Anyway, there seemed to be a feeling amongst some that metadata standards were a hindrance to academic use of data, and that more “of the right sort of metadata” was needed. While I would obviously argue that more metadata is needed in just about any context, the usual argument that “the standards didnt do it for me therefore I wouldnt use them” was frustrating. Since the meeting, I’ve written to one of the participants, and amongst other things I wrote:

There are solution frameworks out there, and if one doesn't want to use them, one simply contributes to the proliferation of options and consequent user confusion. Most importantly, one needs to understand that standards exist not as an effort to constain all possible metadata, but to constrain those elements where there is a chance of commonality (and interoperation between groups). You're free to produce whatever else you like that is relevant to your own user community.

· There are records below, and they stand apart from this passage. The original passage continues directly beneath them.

[src/design/mouse_host_pkg.sv]
`default_nettype none

package mouse_host_pkg;

  // Register window seen by the processor.
  typedef enum logic [1:0] {
    REG_STATUS = 2'd0,
    REG_X      = 2'd1,
    REG_Y      = 2'd2,
    REG_NONE   = 2'd3
  } reg_addr_t;

  localparam int WORD_BITS = 10; // Width of a read word.

  // Fields of the first packet byte.
  localparam int SYNC_BIT   = 3; // Always one in a valid status byte.
  localparam int X_SIGN_BIT = 4;
  localparam int Y_SIGN_BIT = 5;

endpackage

`default_nettype wire

[src/design/ps2_proto_pkg.sv]
`default_nettype none

package ps2_proto_pkg;

  // Device frame: start bit, eight data bits LSB first, odd parity, stop bit.
  localparam int FRAME_BITS = 11;

  // Host holds the clock line low this long before a command (100 us at 10 MHz).
  localparam int INHIBIT_CYCLES = 1000;

  localparam int INHIBIT_CNT_BITS = $clog2(INHIBIT_CYCLES + 1);

  localparam logic [7:0] CMD_ENABLE = 8'hF4; // Enable data reporting.
  localparam logic [7:0] ACK_BYTE = 8'hFA;

  // Host-to-device transfer.
  typedef enum logic [2:0] {
    TX_INHIBIT,
    TX_START,
    TX_DATA,
    TX_PARITY,
    TX_STOP,
    TX_ACK,   // Ack bit taken, waiting for the device to free the lines.
    TX_DONE
  } tx_state_t;

  // Device-to-host frame.
  typedef enum logic [1:0] {
    RX_IDLE,
    RX_DATA,
    RX_PARITY,
    RX_STOP
  } rx_state_t;

endpackage

`default_nettype wire

[src/design/ps2_ifs.sv]
`timescale 1ns/10ps
`default_nettype none

// Synchronized PS/2 line events and receiver enable.
interface ps2_line_if;
  logic clk_fall;
  logic clk_rise;
  logic data_bit;
  logic clk_level;
  logic rx_enable; // Low while the transmitter owns the lines.

  modport sync (output clk_fall, output clk_rise, output data_bit, output clk_level);
  modport tx (
    input  clk_fall,
    input  clk_rise,
    input  data_bit,
    input  clk_level,
    output rx_enable
  );
  modport rx (input clk_fall, input clk_rise, input data_bit, input clk_level, input rx_enable);
endinterface

// Received byte, valid for one cycle.
interface ps2_byte_if;
  logic [7:0] data;
  logic       valid;
  logic       parity_err;
  logic       frame_err;

  modport rx (output data, output valid, output parity_err, output frame_err);
  modport sink (input data, input valid, input parity_err, input frame_err);
endinterface

`default_nettype wire

[src/design/mouse_packet_regs.sv]
`timescale 1ns/10ps
`default_nettype none

module mouse_packet_regs import mouse_host_pkg::*; (
  input  logic                 clk,
  input  logic                 rst,
  ps2_byte_if.sink             frame,
  input  logic                 io_cs,
  input  reg_addr_t            addr,
  input  logic                 tx_error,
  output logic [WORD_BITS-1:0] data_out,
  output logic                 rda
);

  logic                 ack_seen; // Command reply already skipped.
  logic [1:0]           pos;      // Byte position inside the packet.
  logic [7:0]           status_buf, x_buf;
  logic [7:0]           status_q, x_q, y_q;
  logic                 take;
  logic                 pkt_done;
  logic [WORD_BITS-1:0] read_word;

  assign take     = frame.valid && ack_seen && !frame.parity_err && !frame.frame_err;
  assign pkt_done = take && pos == 2'd2;

  always_ff @(posedge clk or posedge rst) begin
    if (rst) begin
      ack_seen <= 1'b0;
      pos      <= '0;
    end else if (frame.valid) begin
      ack_seen <= 1'b1;
      if (ack_seen) begin
        if (!take) begin
          pos <= '0; // Bad byte drops the packet.
        end else if (pos == 2'd0) begin
          pos <= frame.data[SYNC_BIT] ? 2'd1 : 2'd0;
        end else begin
          pos <= (pos == 2'd2) ? 2'd0 : pos + 2'd1;
        end
      end
    end
  end

  always_ff @(posedge clk) begin
    if (take && pos == 2'd0) status_buf <= frame.data;
    if (take && pos == 2'd1) x_buf <= frame.data;
  end

  always_ff @(posedge clk or posedge rst) begin
    if (rst) begin
      status_q <= '0;
      x_q      <= '0;
      y_q      <= '0;
      rda      <= 1'b0;
      data_out <= '0;
    end else begin
      if (io_cs) begin
        data_out <= read_word;
      end
      if (pkt_done) begin
        status_q <= status_buf;
        x_q      <= x_buf;
        y_q      <= frame.data;
        rda      <= 1'b1; // Newer packet wins over the read.
      end else if (io_cs && addr == REG_Y) begin
        rda <= 1'b0;
      end
    end
  end

  always_comb begin
    case (addr)
      REG_STATUS: read_word = {rda, tx_error, status_q};
      REG_X:      read_word = {{(WORD_BITS - 8){status_q[X_SIGN_BIT]}}, x_q};
      REG_Y:      read_word = {{(WORD_BITS - 8){status_q[Y_SIGN_BIT]}}, y_q};
      default:    read_word = '0;
    endcase
  end

endmodule

`default_nettype wire

[src/design/ps2_cmd_tx.sv]
`timescale 1ns/10ps
`default_nettype none

module ps2_cmd_tx import ps2_proto_pkg::*; (
  input  logic     clk,
  input  logic     rst,
  ps2_line_if.tx   line,
  ps2_byte_if.sink frame,
  output logic     ps2_clk_drive_low,
  output logic     ps2_data_drive_low,
  output logic     tx_error
);

  localparam logic ODD_PAR = ~^CMD_ENABLE;

  tx_state_t                   state;
  logic [INHIBIT_CNT_BITS-1:0] inhibit_cnt;
  logic [7:0]                  shreg;
  logic [2:0]                  bit_cnt;
  logic                        released;   // Clock line seen high after the inhibit.
  logic                        reply_seen;

  always_ff @(posedge clk or posedge rst) begin
    if (rst) begin
      state              <= TX_INHIBIT;
      inhibit_cnt        <= '0;
      shreg              <= CMD_ENABLE;
      bit_cnt            <= '0;
      released           <= 1'b0;
      reply_seen         <= 1'b0;
      ps2_clk_drive_low  <= 1'b0;
      ps2_data_drive_low <= 1'b0;
      tx_error           <= 1'b0;
      line.rx_enable     <= 1'b0;
    end else begin
      case (state)
        TX_INHIBIT: begin
          inhibit_cnt       <= inhibit_cnt + 1'b1;
          ps2_clk_drive_low <= 1'b1;
          if (inhibit_cnt == INHIBIT_CNT_BITS'(INHIBIT_CYCLES - 1)) begin
            ps2_data_drive_low <= 1'b1; // Start bit, request to send.
          end
          if (inhibit_cnt == INHIBIT_CNT_BITS'(INHIBIT_CYCLES)) begin
            ps2_clk_drive_low <= 1'b0;
            state             <= TX_START;
          end
        end
        TX_START: begin
          if (line.clk_rise) begin
            released <= 1'b1;
          end
          // Device drives the clock from here on.
          if (released && line.clk_fall) begin
            ps2_data_drive_low <= ~shreg[0];
            shreg              <= {1'b1, shreg[7:1]};
            bit_cnt            <= '0;
            state              <= TX_DATA;
          end
        end
        TX_DATA: begin
          if (line.clk_fall) begin
            if (bit_cnt == 3'd7) begin
              ps2_data_drive_low <= ~ODD_PAR;
              state              <= TX_PARITY;
            end else begin
              ps2_data_drive_low <= ~shreg[0];
              shreg              <= {1'b1, shreg[7:1]};
              bit_cnt            <= bit_cnt + 3'd1;
            end
          end
        end
        TX_PARITY: begin
          if (line.clk_fall) begin
            ps2_data_drive_low <= 1'b0; // Stop bit is the released line.
            state              <= TX_STOP;
          end
        end
        TX_STOP: begin
          if (line.clk_fall) begin
            if (line.data_bit) begin
              tx_error <= 1'b1; // Device did not pull the ack bit low.
            end
            state <= TX_ACK;
          end
        end
        TX_ACK: begin
          if (line.clk_level && line.data_bit) begin
            line.rx_enable <= 1'b1;
            state          <= TX_DONE;
          end
        end
        TX_DONE: begin
          // First received byte answers the command.
          if (frame.valid && !reply_seen) begin
            reply_seen <= 1'b1;
            if (frame.data != ACK_BYTE || frame.parity_err || frame.frame_err) begin
              tx_error <= 1'b1;
            end
          end
        end
        default: state <= TX_INHIBIT;
      endcase
    end
  end

endmodule

`default_nettype wire

[src/design/ps2_frame_rx.sv]
`timescale 1ns/10ps
`default_nettype none

module ps2_frame_rx import ps2_proto_pkg::*; (
  input  logic   clk,
  input  logic   rst,
  ps2_line_if.rx line,
  ps2_byte_if.rx frame
);

  rx_state_t  state;
  logic [2:0] bit_cnt;
  logic       parity;  // Running XOR of data and parity bits.
  logic [7:0] shreg;

  always_ff @(posedge clk or posedge rst) begin
    if (rst) begin
      state            <= RX_IDLE;
      bit_cnt          <= '0;
      parity           <= 1'b0;
      frame.valid      <= 1'b0;
      frame.parity_err <= 1'b0;
      frame.frame_err  <= 1'b0;
    end else begin
      frame.valid <= 1'b0;
      if (!line.rx_enable) begin
        state <= RX_IDLE;
      end else if (line.clk_fall) begin
        case (state)
          RX_IDLE: begin
            if (!line.data_bit) begin // Start bit.
              state   <= RX_DATA;
              bit_cnt <= '0;
              parity  <= 1'b0;
            end
          end
          RX_DATA: begin
            parity <= parity ^ line.data_bit;
            if (bit_cnt == 3'(FRAME_BITS - 4)) begin
              state <= RX_PARITY;
            end else begin
              bit_cnt <= bit_cnt + 3'd1;
            end
          end
          RX_PARITY: begin
            parity <= parity ^ line.data_bit;
            state  <= RX_STOP;
          end
          RX_STOP: begin
            frame.valid      <= 1'b1;
            frame.parity_err <= ~parity;         // Total must be odd.
            frame.frame_err  <= ~line.data_bit;  // Stop bit must be high.
            state            <= RX_IDLE;
          end
          default: state <= RX_IDLE;
        endcase
      end
    end
  end

  // Data bits arrive LSB first.
  always_ff @(posedge clk) begin
    if (line.clk_fall && state == RX_DATA) begin
      shreg <= {line.data_bit, shreg[7:1]};
    end
  end

  assign frame.data = shreg;

endmodule

`default_nettype wire

[src/design/ps2_line_sync.sv]
`timescale 1ns/10ps
`default_nettype none

module ps2_line_sync (
  input  logic   clk,
  input  logic   rst,
  input  logic   ps2_clk,
  input  logic   ps2_data,
  ps2_line_if.sync line
);

  logic clk_s1, clk_s2, clk_q;
  logic data_s1, data_s2, data_q;

  // Both lines idle high.
  always_ff @(posedge clk or posedge rst) begin
    if (rst) begin
      clk_s1  <= 1'b1;
      clk_s2  <= 1'b1;
      clk_q   <= 1'b1;
      data_s1 <= 1'b1;
      data_s2 <= 1'b1;
      data_q  <= 1'b1;
    end else begin
      clk_s1  <= ps2_clk;
      clk_s2  <= clk_s1;
      clk_q   <= clk_s2; // Previous settled level.
      data_s1 <= ps2_data;
      data_s2 <= data_s1;
      data_q  <= data_s2;
    end
  end

  // Strobes are registered so they line up with data_q.
  always_ff @(posedge clk or posedge rst) begin
    if (rst) begin
      line.clk_fall <= 1'b0;
      line.clk_rise <= 1'b0;
    end else begin
      line.clk_fall <= clk_q & ~clk_s2;
      line.clk_rise <= ~clk_q & clk_s2;
    end
  end

  assign line.data_bit  = data_q;
  assign line.clk_level = clk_q;

endmodule

`default_nettype wire

[src/design/ps2_mouse.sv]
`timescale 1ns/10ps
`default_nettype none

module ps2_mouse import mouse_host_pkg::*; (
  input  logic                 clk,
  input  logic                 rst,
  input  logic                 ps2_clk,            // Sampled line level.
  input  logic                 ps2_data,
  input  logic                 io_cs,
  input  logic [1:0]           addr,
  output logic                 ps2_clk_drive_low,
  output logic                 ps2_data_drive_low,
  output logic [WORD_BITS-1:0] data_out,
  output logic                 rda,
  output logic                 tx_error
);

  ps2_line_if line_if ();
  ps2_byte_if byte_if ();

  ps2_line_sync u_sync (
    .clk      (clk),
    .rst      (rst),
    .ps2_clk  (ps2_clk),
    .ps2_data (ps2_data),
    .line     (line_if.sync)
  );

  ps2_frame_rx u_rx (
    .clk   (clk),
    .rst   (rst),
    .line  (line_if.rx),
    .frame (byte_if.rx)
  );

  ps2_cmd_tx u_tx (
    .clk                (clk),
    .rst                (rst),
    .line               (line_if.tx),
    .frame              (byte_if.sink),
    .ps2_clk_drive_low  (ps2_clk_drive_low),
    .ps2_data_drive_low (ps2_data_drive_low),
    .tx_error           (tx_error)
  );

  mouse_packet_regs u_regs (
    .clk      (clk),
    .rst      (rst),
    .frame    (byte_if.sink),
    .io_cs    (io_cs),
    .addr     (reg_addr_t'(addr)),
    .tx_error (tx_error),
    .data_out (data_out),
    .rda      (rda)
  );

endmodule

`default_nettype wire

In quite a different context Dare Obasanjo of Microsoft has been discussing the new buzzword microformats of XML. This discussion is about whether or not folk should be introducing their own tags into XML documents (with or without namespaces). There seems to have been much blognoise on the topic, but I think Derek (Only This and Nothing More) got it right:

Ever sit down at a table with a number of experts in a field that you do not know? They may be speaking English, but that doesn?t mean you understand what they are talking about. If you try and force them to speak in laymen?s terms, the efficiency of the information exchange drops dramatically. Specific languages are sometimes necessary. Individual specialties within Math and Computer Science all have customized definitions of terms, that sometimes conflict. Each specialty evolved it?s terminology to enable efficient, unambiguous communication between specialists in that field. Custom grammars are a necessity for efficient communication. Language reduces to the least common denominator of the intended listenership. If an application expects generic tools to process it's data, then it should use a well known standard. If local efficiency (or development or data) is more important, then use custom formats.

Which reads like just the same thing I was saying in the metadata context, hence the Deja Vu.

Metadata standards such as ISO19115 are being designed with just this structure in mind. Indeed, ISO19115 has the following view of how it should be used: Image: IMAGE: static/2005/08/11/iso19915_extension.png

Similarly, XML documents are built with xml namespaces in mind, and so the XML syntactical rendering of ISO19115 (the almost mythical ISO19139) will be built to allow communities to build such application profiles. I think that’s what my geographer friends and the xml microformatters need to do: Build application profiles of existing standards, with all their own information built in as extensions over the core. Sure not every application will know what it’s about, but all applications conforming to the core standards ought to be able to recognise elements in common, and specific applications exploit the extra information.

How one stores this information is a moot point, flat files, databases, GIS systems whatever, but when we exchange the stuff it’s going to have to be with XML. And with XML, we’ll use namespaces. We fully expect the application profiles of standards to pull in stuff from other namespaces …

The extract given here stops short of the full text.